Soil erosion is a significant issue for arable farmers in Argentina and Uruguay and this has encouraged a major shift towards no-till sowing. The use of no-till technology has led to a big increase in the area under arable production in both countries.
There are some huge arable farms in South America. One of the family farms Craige and Roz visited was 9000ha, but there are other corporate-owned operations as big as 40,000ha in both Uruguay and Argentina.
Surprisingly, they found that many farm owners don’t actually live on their farms.
“They live in towns or cities that can be 100 to 200km away. They do it because they want to be closer to schools and supplies, but it must be hard for farmers to fully engage with their land when they don’t actually live on it. We can see it creating a growing disconnect. The lack of rural infrastructure is also having a big impact on rural areas, creating population drift to urban areas and leading to a shortage of workers.
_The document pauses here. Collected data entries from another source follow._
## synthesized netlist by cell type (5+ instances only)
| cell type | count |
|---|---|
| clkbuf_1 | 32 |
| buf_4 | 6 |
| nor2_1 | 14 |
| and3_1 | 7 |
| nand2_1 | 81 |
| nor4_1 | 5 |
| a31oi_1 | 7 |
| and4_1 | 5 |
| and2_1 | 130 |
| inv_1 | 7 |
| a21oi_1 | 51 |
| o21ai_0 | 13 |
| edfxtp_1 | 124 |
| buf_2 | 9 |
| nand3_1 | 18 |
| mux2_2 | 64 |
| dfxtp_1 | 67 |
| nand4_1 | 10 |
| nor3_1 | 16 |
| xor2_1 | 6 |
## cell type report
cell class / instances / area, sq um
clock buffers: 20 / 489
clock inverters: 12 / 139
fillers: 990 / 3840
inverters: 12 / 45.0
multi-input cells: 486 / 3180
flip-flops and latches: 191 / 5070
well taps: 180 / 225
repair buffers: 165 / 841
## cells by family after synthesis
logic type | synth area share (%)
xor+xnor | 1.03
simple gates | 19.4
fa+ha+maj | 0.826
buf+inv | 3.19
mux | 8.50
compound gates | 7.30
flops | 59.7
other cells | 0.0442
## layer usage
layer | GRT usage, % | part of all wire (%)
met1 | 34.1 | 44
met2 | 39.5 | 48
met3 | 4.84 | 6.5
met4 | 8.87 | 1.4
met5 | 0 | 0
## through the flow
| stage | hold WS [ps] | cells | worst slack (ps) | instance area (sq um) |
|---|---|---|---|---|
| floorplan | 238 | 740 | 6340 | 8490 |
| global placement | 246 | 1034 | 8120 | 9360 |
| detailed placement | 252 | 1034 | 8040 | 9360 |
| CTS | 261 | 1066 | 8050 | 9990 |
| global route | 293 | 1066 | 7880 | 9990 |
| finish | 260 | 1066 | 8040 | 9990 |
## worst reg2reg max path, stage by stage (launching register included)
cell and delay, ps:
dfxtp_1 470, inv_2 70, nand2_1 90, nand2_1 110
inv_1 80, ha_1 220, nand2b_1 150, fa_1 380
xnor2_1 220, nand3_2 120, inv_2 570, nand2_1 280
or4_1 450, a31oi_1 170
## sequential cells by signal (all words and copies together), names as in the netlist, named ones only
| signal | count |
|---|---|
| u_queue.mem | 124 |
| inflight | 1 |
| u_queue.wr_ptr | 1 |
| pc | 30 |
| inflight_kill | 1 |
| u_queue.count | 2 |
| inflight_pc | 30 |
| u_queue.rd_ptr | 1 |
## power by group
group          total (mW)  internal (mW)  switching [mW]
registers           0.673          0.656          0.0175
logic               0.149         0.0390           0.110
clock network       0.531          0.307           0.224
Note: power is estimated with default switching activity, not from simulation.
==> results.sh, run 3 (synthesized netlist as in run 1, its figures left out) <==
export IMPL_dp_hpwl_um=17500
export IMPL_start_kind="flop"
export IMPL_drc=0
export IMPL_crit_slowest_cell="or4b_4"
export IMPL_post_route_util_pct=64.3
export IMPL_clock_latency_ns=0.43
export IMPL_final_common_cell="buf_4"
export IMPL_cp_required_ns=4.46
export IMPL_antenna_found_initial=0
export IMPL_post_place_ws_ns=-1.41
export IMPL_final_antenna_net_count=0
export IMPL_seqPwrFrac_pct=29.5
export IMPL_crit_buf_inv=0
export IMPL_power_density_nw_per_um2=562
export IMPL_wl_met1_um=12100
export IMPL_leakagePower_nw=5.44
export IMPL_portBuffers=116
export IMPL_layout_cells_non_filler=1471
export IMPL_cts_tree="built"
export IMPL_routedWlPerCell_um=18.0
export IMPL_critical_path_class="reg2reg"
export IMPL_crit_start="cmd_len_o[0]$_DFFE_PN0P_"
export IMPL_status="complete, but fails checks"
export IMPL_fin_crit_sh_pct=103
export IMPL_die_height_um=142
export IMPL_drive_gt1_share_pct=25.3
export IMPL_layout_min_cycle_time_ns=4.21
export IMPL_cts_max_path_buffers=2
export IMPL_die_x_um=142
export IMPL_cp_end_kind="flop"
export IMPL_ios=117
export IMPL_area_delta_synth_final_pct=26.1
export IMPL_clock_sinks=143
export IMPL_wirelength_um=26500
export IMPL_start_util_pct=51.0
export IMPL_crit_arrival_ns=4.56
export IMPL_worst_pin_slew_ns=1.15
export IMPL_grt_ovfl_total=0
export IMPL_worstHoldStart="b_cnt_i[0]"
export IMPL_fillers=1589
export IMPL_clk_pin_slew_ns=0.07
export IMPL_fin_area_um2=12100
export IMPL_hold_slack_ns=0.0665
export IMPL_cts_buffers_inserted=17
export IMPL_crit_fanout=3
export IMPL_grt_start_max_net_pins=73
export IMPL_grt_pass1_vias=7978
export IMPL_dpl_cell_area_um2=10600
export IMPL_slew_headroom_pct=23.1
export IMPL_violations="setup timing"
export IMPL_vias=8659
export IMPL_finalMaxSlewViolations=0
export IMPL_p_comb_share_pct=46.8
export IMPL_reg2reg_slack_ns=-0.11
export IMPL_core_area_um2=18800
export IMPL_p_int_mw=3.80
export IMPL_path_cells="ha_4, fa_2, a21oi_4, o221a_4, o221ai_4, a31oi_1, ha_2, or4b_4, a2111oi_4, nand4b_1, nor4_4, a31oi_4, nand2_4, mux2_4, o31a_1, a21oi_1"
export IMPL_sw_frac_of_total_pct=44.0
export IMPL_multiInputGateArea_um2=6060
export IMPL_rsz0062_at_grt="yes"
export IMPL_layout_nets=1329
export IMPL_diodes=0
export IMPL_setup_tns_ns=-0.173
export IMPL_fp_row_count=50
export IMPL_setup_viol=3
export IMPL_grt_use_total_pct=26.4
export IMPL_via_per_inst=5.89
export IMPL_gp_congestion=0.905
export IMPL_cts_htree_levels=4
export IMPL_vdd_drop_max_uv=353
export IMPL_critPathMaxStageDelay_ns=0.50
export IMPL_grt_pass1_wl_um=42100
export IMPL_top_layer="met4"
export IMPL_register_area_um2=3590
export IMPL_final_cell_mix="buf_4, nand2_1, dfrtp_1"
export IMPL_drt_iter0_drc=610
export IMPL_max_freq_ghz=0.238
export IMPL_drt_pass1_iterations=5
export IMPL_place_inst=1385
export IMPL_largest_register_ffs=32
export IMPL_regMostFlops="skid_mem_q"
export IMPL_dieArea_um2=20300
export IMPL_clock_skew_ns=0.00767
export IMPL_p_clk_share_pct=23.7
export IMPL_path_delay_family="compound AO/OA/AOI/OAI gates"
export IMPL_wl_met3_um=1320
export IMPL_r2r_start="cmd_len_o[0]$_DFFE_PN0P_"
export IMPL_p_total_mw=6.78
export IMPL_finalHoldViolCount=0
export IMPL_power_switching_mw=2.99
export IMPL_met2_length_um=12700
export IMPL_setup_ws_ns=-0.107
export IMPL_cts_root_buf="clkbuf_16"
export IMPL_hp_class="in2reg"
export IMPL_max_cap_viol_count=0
Craige and Roz returned to New Zealand with a whole new appreciation for the standard of rural roading. In rural Uruguay and Argentina, many of the rural roads were not tarsealed and almost all were poorly maintained.
“There’s a steady stream of soybeans trickling out of trucks as they bounce along rough roads. Arable farmers can lose 1-3% of their crop between the farm and the delivery point. It seems incredible because in Uruguay about 30-35% of the country’s income comes from arable production, yet the government spends very little on the roads.”
A highlight of the trip was a two-day visit to Soprole, a Fonterra-owned company in Chile.
The Mackenzies, who also own a dairy farm, were impressed with the company’s focus on developing value-added products. Soprole produces yoghurt, cheese, milk and butter. It’s the largest dairy company in Chile and was recently voted the country’s best value brand.
“They are pretty sharp operators and a very good example of New Zealand innovation integrated with local know-how.”
The Mackenzies will present more detail on their findings at the New Zealand Farm Environment Trust’s National Showcase in Christchurch on June 26.